THE INPUT Block Start

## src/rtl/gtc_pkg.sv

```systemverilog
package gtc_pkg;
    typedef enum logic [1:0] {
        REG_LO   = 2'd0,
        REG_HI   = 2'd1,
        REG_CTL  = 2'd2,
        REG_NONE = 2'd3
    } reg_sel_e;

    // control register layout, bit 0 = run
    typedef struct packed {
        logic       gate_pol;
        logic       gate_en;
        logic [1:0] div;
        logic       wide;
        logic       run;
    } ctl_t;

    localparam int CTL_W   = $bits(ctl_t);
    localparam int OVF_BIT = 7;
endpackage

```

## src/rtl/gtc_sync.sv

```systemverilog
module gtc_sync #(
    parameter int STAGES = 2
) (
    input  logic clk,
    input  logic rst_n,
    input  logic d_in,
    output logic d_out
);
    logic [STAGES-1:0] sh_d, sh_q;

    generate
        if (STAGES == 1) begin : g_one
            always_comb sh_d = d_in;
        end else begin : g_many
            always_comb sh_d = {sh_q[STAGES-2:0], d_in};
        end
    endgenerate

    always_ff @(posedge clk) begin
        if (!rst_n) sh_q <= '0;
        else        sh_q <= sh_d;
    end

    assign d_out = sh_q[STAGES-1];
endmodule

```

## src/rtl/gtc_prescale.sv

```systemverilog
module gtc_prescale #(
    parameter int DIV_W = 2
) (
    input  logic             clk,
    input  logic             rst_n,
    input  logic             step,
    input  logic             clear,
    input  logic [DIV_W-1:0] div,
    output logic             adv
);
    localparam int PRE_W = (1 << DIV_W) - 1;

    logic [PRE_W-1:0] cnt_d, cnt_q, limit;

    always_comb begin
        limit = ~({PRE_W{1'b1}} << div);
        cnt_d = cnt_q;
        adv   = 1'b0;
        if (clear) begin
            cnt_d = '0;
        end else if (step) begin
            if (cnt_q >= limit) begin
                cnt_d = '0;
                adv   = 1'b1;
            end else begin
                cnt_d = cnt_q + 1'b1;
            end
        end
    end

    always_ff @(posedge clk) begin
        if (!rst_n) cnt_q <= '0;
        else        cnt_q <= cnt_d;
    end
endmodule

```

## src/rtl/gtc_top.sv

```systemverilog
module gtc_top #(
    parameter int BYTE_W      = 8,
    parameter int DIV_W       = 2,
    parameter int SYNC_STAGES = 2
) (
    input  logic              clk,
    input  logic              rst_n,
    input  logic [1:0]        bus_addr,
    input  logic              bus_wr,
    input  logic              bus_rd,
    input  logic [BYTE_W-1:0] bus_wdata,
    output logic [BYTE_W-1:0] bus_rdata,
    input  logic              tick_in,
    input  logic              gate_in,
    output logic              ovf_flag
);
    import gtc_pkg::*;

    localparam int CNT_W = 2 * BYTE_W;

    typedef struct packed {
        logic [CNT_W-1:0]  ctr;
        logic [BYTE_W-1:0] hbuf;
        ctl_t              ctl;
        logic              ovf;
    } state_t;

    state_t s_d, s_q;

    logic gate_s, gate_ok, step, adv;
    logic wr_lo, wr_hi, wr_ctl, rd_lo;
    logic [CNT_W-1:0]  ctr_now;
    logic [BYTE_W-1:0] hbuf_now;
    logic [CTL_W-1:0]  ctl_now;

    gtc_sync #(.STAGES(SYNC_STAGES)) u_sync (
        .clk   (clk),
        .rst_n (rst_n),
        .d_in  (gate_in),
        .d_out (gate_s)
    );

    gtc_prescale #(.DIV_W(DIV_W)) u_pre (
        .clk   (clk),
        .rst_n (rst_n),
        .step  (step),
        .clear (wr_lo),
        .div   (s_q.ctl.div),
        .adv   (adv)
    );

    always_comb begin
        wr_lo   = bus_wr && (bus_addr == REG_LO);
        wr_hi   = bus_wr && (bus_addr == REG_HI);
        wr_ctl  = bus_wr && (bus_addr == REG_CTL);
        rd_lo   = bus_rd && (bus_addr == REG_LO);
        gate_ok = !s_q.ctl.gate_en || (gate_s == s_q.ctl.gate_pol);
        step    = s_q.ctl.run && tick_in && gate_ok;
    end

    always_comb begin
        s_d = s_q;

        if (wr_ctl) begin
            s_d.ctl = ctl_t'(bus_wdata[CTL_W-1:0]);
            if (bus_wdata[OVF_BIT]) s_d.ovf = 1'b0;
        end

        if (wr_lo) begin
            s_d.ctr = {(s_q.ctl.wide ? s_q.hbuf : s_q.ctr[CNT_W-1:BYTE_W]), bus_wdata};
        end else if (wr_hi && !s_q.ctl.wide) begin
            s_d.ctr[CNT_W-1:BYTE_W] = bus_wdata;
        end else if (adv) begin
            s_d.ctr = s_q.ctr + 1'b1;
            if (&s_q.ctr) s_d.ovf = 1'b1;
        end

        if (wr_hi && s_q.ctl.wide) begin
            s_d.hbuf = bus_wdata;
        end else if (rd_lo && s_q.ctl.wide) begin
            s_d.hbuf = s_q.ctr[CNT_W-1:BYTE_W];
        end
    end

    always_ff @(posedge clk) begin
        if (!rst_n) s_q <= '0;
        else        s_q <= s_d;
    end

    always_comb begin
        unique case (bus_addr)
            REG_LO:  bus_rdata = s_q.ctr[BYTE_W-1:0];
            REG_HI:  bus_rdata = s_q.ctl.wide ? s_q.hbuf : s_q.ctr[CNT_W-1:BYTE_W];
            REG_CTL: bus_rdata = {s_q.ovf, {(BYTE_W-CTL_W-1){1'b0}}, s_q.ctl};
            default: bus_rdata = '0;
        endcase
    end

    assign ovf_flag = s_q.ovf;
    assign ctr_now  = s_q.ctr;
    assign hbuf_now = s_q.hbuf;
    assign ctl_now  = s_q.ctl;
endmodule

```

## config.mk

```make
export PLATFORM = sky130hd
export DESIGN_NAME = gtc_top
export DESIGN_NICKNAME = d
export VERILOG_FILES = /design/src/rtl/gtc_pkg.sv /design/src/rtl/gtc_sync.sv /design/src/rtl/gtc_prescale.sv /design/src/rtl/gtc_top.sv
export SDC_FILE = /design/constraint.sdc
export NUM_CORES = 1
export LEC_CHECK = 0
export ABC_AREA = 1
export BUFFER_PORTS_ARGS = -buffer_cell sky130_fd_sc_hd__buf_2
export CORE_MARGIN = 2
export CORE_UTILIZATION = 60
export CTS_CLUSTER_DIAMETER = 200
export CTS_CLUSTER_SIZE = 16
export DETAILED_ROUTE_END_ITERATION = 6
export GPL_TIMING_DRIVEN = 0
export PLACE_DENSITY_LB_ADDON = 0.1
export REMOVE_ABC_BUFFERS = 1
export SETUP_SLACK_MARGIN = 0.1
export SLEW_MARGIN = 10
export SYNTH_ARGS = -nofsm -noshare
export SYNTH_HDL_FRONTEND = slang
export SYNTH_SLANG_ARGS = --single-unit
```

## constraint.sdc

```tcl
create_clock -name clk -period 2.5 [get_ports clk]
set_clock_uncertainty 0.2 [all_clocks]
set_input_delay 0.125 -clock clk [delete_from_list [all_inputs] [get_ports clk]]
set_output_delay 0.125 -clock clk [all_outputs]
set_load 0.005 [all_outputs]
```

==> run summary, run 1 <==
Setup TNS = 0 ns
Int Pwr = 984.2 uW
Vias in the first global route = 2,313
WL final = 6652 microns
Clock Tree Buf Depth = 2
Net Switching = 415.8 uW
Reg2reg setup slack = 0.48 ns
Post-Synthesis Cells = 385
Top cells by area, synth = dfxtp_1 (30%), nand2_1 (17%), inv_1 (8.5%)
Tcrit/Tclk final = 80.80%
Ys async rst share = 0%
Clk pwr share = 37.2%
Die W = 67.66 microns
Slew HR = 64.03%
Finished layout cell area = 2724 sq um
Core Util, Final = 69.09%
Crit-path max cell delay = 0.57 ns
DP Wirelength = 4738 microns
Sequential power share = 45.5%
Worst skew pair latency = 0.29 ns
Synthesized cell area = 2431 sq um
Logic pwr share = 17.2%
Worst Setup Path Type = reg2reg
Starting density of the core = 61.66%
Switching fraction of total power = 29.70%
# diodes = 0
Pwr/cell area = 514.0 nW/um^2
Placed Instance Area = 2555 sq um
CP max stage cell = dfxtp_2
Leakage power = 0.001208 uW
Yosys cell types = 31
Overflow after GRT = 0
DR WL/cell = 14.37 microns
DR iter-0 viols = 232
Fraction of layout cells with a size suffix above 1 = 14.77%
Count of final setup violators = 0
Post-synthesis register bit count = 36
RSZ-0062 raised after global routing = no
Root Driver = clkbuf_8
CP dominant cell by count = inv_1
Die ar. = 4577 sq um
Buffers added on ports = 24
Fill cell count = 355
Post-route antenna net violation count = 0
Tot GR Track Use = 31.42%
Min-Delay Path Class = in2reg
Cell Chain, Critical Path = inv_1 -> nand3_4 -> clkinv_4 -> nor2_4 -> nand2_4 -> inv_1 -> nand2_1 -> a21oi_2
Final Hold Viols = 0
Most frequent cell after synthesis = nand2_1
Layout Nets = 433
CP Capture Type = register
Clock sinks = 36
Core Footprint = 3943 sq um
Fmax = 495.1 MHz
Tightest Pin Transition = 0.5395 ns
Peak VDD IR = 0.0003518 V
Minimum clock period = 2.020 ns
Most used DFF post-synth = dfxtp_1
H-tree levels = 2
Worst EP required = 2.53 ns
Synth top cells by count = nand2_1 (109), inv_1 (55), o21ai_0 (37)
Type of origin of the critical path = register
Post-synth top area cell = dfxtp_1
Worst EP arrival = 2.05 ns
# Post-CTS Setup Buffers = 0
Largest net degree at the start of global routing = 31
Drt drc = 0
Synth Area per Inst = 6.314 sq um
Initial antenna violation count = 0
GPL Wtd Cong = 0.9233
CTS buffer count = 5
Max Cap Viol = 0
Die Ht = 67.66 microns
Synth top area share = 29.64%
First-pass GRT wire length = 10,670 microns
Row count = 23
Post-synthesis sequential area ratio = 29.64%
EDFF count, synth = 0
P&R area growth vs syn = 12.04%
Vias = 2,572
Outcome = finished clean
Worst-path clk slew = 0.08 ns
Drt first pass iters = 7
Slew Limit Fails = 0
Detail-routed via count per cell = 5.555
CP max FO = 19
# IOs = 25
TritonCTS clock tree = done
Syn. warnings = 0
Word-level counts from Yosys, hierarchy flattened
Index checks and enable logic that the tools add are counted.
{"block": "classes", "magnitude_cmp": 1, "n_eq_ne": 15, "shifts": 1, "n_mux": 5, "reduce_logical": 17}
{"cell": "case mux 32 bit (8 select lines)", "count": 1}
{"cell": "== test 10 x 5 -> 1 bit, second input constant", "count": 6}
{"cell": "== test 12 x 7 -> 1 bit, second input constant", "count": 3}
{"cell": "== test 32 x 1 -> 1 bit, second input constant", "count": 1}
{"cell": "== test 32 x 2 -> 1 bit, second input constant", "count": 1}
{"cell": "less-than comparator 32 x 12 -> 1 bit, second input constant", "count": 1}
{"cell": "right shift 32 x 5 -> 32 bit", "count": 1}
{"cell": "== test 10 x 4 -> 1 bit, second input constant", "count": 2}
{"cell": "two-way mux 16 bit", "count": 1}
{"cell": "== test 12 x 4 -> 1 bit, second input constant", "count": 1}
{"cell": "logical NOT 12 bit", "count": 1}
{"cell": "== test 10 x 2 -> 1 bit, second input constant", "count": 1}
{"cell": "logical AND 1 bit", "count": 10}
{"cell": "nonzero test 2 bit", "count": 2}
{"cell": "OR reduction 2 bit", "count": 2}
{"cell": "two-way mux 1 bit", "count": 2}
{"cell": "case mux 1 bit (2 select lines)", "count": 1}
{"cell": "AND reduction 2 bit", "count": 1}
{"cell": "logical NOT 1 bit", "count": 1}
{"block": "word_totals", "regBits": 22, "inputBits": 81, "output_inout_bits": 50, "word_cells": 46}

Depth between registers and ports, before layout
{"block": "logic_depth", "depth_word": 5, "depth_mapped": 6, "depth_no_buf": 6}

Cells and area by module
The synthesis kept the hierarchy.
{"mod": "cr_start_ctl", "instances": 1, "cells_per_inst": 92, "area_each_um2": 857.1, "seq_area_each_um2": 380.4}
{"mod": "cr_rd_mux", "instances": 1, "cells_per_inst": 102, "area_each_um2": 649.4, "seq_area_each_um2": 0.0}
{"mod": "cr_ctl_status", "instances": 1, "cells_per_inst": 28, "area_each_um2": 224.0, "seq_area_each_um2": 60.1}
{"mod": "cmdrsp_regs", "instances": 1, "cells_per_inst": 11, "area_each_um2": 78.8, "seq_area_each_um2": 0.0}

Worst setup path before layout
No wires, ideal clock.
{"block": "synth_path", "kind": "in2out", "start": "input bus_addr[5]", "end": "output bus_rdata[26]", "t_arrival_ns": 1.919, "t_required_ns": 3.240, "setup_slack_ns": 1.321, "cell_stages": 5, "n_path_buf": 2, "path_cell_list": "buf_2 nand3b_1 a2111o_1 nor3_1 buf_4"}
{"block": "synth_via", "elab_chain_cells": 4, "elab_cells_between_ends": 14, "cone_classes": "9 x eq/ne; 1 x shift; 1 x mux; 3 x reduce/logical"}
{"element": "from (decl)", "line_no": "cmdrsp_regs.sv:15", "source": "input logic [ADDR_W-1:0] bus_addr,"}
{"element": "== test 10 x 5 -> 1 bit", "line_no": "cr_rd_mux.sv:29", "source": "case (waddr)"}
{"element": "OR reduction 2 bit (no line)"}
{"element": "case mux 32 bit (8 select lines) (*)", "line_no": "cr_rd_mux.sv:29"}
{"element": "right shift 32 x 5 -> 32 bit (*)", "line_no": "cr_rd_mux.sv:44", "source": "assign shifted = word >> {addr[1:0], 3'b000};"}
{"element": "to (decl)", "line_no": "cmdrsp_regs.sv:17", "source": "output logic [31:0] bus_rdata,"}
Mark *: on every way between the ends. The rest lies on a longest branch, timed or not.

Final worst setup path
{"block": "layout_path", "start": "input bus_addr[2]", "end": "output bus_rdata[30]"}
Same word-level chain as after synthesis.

THE INPUT Block End

WHAT TO WORK ON -> Look above for the line with "test 10 x 4"; retype exactly that line, every line after it up to the line with "Worst setup path before layout", and that line too, nothing else.

WRITTEN SOLUTION ->
{"cell": "== test 10 x 4 -> 1 bit, second input constant", "count": 2}
{"cell": "two-way mux 16 bit", "count": 1}
{"cell": "== test 12 x 4 -> 1 bit, second input constant", "count": 1}
{"cell": "logical NOT 12 bit", "count": 1}
{"cell": "== test 10 x 2 -> 1 bit, second input constant", "count": 1}
{"cell": "logical AND 1 bit", "count": 10}
{"cell": "nonzero test 2 bit", "count": 2}
{"cell": "OR reduction 2 bit", "count": 2}
{"cell": "two-way mux 1 bit", "count": 2}
{"cell": "case mux 1 bit (2 select lines)", "count": 1}
{"cell": "AND reduction 2 bit", "count": 1}
{"cell": "logical NOT 1 bit", "count": 1}
{"block": "word_totals", "regBits": 22, "inputBits": 81, "output_inout_bits": 50, "word_cells": 46}

Depth between registers and ports, before layout
{"block": "logic_depth", "depth_word": 5, "depth_mapped": 6, "depth_no_buf": 6}

Cells and area by module
The synthesis kept the hierarchy.
{"mod": "cr_start_ctl", "instances": 1, "cells_per_inst": 92, "area_each_um2": 857.1, "seq_area_each_um2": 380.4}
{"mod": "cr_rd_mux", "instances": 1, "cells_per_inst": 102, "area_each_um2": 649.4, "seq_area_each_um2": 0.0}
{"mod": "cr_ctl_status", "instances": 1, "cells_per_inst": 28, "area_each_um2": 224.0, "seq_area_each_um2": 60.1}
{"mod": "cmdrsp_regs", "instances": 1, "cells_per_inst": 11, "area_each_um2": 78.8, "seq_area_each_um2": 0.0}

Worst setup path before layout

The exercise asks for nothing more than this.